**Aim of the exercise:** Using the listing below, print exactly everything from the line with "serial clock edges" down to the line with "sdio_out <= tx_byte[tx_bit];", both included, and nothing more.
● ● ● ● ●
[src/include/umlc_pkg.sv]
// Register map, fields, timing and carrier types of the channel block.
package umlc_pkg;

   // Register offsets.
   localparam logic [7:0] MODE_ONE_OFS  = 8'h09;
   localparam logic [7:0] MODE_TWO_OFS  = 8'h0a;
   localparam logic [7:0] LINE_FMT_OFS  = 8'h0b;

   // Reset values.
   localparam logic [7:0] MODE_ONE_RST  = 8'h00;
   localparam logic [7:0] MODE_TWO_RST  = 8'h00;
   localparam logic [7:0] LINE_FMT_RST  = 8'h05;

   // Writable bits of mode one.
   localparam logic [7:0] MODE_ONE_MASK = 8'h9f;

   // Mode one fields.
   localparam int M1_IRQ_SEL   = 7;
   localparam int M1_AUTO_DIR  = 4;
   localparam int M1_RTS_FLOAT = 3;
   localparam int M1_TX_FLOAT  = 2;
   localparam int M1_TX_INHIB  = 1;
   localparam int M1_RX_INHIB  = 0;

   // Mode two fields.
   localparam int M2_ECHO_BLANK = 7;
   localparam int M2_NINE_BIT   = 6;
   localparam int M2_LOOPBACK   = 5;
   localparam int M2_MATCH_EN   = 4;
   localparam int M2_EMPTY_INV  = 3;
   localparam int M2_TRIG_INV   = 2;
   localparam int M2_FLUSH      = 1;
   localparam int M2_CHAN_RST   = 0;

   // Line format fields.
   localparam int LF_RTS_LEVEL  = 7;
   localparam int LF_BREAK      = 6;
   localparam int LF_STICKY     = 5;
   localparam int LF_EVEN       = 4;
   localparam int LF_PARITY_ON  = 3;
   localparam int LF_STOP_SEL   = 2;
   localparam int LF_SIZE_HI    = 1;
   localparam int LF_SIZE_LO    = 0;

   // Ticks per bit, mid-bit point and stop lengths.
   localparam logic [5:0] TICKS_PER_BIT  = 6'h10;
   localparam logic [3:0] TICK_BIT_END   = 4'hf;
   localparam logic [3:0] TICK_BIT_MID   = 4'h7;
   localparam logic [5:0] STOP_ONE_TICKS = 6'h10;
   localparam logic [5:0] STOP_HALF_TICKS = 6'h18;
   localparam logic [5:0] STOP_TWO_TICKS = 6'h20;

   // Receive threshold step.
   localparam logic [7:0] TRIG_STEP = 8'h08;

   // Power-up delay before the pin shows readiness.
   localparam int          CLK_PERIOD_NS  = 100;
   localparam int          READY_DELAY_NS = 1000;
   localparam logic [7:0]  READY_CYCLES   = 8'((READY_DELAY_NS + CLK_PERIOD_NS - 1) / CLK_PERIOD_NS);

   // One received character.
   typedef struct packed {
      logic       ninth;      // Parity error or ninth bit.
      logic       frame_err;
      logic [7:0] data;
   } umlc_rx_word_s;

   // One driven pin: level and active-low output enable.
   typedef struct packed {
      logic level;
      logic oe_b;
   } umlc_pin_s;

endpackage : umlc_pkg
● ● ● ● ●
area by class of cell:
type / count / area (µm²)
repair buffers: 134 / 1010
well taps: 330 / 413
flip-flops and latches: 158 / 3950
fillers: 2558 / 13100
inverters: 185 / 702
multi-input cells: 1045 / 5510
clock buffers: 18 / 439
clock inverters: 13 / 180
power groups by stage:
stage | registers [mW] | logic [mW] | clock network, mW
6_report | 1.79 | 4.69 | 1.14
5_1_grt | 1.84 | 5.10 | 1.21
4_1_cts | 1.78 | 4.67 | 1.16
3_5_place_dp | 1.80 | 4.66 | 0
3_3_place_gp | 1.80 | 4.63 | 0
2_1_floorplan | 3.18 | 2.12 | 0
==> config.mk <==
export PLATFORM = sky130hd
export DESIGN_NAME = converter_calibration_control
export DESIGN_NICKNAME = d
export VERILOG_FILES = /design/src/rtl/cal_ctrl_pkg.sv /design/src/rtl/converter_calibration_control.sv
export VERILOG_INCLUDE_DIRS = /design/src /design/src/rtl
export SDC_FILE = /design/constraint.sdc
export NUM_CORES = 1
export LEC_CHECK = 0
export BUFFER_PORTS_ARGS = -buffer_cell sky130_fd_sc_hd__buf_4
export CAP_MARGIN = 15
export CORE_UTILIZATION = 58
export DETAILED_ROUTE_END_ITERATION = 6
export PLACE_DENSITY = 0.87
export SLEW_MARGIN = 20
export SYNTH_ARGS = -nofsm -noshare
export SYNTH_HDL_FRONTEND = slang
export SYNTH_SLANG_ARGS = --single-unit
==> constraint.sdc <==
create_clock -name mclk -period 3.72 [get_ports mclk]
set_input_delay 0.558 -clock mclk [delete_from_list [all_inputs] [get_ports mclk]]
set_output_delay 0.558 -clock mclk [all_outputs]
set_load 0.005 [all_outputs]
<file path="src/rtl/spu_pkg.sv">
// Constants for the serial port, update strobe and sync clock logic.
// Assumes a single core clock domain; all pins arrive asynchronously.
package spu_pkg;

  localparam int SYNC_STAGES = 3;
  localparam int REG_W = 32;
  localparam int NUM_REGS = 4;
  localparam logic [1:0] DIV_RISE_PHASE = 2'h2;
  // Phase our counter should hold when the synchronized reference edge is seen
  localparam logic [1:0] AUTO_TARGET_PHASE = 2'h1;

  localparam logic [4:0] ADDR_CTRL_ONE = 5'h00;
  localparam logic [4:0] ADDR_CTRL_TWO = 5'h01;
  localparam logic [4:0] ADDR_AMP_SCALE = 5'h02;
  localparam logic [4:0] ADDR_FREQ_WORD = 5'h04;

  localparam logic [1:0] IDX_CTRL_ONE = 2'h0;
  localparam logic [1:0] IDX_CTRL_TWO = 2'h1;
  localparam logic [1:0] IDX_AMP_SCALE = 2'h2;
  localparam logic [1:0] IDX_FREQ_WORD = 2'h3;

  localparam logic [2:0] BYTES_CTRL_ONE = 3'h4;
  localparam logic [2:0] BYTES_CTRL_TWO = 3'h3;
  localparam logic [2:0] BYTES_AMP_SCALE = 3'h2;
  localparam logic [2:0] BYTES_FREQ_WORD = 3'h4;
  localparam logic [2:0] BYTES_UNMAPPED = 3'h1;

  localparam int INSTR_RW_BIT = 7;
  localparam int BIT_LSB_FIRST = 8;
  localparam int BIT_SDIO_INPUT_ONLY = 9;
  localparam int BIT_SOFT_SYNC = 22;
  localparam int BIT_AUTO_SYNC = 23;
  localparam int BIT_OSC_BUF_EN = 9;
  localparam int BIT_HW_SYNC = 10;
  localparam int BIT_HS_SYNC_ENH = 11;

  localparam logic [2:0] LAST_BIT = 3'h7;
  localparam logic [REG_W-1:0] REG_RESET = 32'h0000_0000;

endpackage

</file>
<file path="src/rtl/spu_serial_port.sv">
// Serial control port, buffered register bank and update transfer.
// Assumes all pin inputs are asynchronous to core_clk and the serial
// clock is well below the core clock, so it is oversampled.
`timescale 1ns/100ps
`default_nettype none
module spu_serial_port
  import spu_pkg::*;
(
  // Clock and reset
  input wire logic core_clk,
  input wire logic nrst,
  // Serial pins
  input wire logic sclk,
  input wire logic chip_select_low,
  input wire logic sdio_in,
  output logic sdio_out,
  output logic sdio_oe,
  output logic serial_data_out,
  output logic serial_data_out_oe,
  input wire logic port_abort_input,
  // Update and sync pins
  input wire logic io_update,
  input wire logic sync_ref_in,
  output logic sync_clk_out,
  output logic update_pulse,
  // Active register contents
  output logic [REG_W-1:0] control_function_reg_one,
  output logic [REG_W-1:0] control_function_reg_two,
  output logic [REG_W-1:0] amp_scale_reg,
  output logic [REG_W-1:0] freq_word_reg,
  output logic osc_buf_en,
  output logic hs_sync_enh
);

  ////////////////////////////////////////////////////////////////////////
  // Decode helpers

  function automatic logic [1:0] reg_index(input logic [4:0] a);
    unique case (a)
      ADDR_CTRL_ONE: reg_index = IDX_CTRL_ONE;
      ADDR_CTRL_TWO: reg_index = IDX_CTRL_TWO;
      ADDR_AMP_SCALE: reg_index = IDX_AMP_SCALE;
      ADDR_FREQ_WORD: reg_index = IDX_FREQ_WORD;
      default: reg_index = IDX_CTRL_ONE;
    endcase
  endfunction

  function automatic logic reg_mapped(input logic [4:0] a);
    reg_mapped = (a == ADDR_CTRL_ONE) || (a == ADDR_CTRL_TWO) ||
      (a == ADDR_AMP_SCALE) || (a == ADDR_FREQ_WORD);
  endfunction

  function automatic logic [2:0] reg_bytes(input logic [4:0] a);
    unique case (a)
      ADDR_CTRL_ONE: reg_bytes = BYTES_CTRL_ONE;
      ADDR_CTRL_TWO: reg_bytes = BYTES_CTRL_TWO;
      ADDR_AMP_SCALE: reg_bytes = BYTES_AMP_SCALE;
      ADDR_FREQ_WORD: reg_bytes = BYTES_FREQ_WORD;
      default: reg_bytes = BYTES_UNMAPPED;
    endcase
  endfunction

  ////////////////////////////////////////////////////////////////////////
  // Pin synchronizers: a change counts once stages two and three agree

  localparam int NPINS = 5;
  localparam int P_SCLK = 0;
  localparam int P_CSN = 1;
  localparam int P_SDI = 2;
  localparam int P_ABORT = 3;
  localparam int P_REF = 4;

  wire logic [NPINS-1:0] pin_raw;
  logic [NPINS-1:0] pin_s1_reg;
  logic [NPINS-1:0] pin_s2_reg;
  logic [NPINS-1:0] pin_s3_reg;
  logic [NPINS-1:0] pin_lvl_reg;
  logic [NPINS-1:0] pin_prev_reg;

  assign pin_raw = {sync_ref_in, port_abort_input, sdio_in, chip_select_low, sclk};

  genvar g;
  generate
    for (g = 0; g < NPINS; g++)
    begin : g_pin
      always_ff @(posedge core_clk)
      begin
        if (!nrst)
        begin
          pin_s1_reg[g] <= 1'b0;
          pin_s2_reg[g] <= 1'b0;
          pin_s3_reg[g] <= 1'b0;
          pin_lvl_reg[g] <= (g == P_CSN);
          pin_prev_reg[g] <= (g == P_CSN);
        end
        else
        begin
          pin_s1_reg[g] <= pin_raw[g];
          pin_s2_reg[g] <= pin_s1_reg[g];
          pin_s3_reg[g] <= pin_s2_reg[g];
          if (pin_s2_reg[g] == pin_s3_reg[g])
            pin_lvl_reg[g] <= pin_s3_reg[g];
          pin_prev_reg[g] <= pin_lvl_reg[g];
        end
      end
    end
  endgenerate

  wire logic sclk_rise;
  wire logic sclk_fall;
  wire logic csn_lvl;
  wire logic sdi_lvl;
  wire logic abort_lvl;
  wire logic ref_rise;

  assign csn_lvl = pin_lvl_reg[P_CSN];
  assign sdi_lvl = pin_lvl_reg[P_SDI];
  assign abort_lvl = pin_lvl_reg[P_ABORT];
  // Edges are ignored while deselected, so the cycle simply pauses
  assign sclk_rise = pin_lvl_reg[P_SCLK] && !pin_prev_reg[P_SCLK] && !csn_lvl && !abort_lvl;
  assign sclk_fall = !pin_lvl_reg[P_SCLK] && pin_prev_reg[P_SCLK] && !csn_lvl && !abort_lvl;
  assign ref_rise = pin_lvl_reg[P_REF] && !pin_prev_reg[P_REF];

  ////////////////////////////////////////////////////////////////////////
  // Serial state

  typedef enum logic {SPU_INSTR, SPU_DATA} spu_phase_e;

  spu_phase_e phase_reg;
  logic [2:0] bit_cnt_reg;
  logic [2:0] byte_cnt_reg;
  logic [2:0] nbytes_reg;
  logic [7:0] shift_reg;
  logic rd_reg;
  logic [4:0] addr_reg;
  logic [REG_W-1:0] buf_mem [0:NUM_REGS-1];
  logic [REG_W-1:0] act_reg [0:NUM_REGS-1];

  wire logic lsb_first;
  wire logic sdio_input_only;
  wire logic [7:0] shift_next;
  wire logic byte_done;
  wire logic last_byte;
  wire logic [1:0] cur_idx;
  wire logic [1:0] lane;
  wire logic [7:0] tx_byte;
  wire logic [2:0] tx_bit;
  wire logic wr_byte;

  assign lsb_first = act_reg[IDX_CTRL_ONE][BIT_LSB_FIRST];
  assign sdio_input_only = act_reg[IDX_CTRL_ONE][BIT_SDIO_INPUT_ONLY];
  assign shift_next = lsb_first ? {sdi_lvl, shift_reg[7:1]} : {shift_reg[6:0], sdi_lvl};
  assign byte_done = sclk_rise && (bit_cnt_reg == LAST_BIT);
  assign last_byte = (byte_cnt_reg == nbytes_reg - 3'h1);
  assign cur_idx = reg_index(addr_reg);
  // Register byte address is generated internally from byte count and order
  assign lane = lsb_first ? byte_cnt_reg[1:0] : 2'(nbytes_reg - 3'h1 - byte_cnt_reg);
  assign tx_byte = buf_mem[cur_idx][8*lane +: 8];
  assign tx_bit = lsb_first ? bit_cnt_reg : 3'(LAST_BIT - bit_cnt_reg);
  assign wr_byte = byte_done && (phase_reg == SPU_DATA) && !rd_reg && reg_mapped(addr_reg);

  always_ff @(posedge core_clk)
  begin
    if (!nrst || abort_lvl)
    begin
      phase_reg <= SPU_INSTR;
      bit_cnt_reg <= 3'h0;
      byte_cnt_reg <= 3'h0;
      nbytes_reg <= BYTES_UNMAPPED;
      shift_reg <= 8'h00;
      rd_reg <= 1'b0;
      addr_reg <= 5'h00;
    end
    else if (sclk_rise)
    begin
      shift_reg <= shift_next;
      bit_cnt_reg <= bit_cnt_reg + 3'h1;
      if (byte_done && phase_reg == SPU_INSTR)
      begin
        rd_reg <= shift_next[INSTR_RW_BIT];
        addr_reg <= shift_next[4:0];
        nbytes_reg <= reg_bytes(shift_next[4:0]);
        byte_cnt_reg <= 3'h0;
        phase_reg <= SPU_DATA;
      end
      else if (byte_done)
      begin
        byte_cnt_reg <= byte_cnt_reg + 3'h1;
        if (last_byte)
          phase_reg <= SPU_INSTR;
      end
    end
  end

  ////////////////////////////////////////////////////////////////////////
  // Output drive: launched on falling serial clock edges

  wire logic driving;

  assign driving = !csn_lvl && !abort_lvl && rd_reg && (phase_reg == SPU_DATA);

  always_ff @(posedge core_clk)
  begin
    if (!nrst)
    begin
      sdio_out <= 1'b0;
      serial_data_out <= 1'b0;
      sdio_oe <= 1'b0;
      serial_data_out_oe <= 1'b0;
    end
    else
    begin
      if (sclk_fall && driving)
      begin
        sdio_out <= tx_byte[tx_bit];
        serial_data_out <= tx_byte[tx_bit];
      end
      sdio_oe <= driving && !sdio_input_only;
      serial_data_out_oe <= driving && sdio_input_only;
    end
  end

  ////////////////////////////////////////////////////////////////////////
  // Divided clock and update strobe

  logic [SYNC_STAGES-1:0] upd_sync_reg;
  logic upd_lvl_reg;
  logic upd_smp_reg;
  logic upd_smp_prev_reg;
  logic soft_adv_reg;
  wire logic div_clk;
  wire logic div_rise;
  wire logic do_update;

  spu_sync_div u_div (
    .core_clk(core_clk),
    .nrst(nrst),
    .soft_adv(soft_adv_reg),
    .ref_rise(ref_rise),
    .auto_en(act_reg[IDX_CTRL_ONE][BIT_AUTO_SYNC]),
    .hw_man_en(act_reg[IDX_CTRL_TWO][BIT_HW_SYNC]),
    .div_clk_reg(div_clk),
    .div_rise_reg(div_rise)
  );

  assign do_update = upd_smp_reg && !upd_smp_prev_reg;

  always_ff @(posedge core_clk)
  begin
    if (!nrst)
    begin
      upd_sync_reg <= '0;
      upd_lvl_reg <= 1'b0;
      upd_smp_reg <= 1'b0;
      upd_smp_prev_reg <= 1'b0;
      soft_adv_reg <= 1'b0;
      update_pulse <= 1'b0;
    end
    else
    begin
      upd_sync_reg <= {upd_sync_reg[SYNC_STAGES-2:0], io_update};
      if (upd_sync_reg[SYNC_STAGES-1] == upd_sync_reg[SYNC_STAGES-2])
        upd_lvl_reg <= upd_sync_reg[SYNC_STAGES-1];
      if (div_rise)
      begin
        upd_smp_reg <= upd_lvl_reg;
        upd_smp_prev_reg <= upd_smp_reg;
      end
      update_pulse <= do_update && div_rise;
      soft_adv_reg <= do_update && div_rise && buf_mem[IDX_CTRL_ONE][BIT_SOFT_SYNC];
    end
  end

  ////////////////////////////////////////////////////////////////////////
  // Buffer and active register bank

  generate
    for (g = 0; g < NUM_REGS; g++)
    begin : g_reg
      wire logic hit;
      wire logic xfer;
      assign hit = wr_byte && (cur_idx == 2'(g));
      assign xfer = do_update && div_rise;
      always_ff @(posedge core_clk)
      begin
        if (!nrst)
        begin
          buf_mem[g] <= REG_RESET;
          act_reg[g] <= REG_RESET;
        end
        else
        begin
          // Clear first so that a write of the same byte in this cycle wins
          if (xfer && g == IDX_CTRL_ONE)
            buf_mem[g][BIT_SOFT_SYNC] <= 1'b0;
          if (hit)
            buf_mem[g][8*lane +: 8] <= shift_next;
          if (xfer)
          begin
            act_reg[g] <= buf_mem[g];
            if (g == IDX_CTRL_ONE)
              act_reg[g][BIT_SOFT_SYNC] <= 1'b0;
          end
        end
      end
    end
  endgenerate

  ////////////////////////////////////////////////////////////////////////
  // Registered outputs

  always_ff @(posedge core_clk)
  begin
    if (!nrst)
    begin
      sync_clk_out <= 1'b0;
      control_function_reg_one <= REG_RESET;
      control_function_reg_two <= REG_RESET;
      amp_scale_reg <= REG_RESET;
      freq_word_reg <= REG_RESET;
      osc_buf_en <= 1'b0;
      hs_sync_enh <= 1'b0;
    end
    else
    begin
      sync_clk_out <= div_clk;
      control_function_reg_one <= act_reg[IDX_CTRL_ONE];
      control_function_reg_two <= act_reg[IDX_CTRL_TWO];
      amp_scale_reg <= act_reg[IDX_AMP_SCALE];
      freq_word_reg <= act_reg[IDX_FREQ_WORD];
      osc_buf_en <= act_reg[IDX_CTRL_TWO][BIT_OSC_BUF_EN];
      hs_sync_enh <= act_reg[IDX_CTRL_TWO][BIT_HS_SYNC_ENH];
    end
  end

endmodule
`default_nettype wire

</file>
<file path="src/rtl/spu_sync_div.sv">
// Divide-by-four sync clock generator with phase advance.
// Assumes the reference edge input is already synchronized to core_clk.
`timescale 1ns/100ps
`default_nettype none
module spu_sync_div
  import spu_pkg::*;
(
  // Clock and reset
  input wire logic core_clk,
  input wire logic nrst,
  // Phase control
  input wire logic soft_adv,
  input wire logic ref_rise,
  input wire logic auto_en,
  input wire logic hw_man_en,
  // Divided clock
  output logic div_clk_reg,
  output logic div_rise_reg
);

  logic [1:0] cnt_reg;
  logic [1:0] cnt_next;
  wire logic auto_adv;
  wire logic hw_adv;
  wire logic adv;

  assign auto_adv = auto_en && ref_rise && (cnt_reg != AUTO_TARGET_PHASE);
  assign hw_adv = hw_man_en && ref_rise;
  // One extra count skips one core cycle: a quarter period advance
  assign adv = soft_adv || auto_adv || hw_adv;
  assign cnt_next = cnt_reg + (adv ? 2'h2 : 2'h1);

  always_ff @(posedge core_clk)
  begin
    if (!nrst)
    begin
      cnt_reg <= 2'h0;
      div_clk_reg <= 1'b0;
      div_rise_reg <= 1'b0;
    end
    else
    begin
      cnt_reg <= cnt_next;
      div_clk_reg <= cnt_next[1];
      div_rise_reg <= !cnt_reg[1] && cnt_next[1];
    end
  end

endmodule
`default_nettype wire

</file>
● ● ● ● ●
**Response to this exercise:**
  // Output drive: launched on falling serial clock edges

  wire logic driving;

  assign driving = !csn_lvl && !abort_lvl && rd_reg && (phase_reg == SPU_DATA);

  always_ff @(posedge core_clk)
  begin
    if (!nrst)
    begin
      sdio_out <= 1'b0;
      serial_data_out <= 1'b0;
      sdio_oe <= 1'b0;
      serial_data_out_oe <= 1'b0;
    end
    else
    begin
      if (sclk_fall && driving)
      begin
        sdio_out <= tx_byte[tx_bit];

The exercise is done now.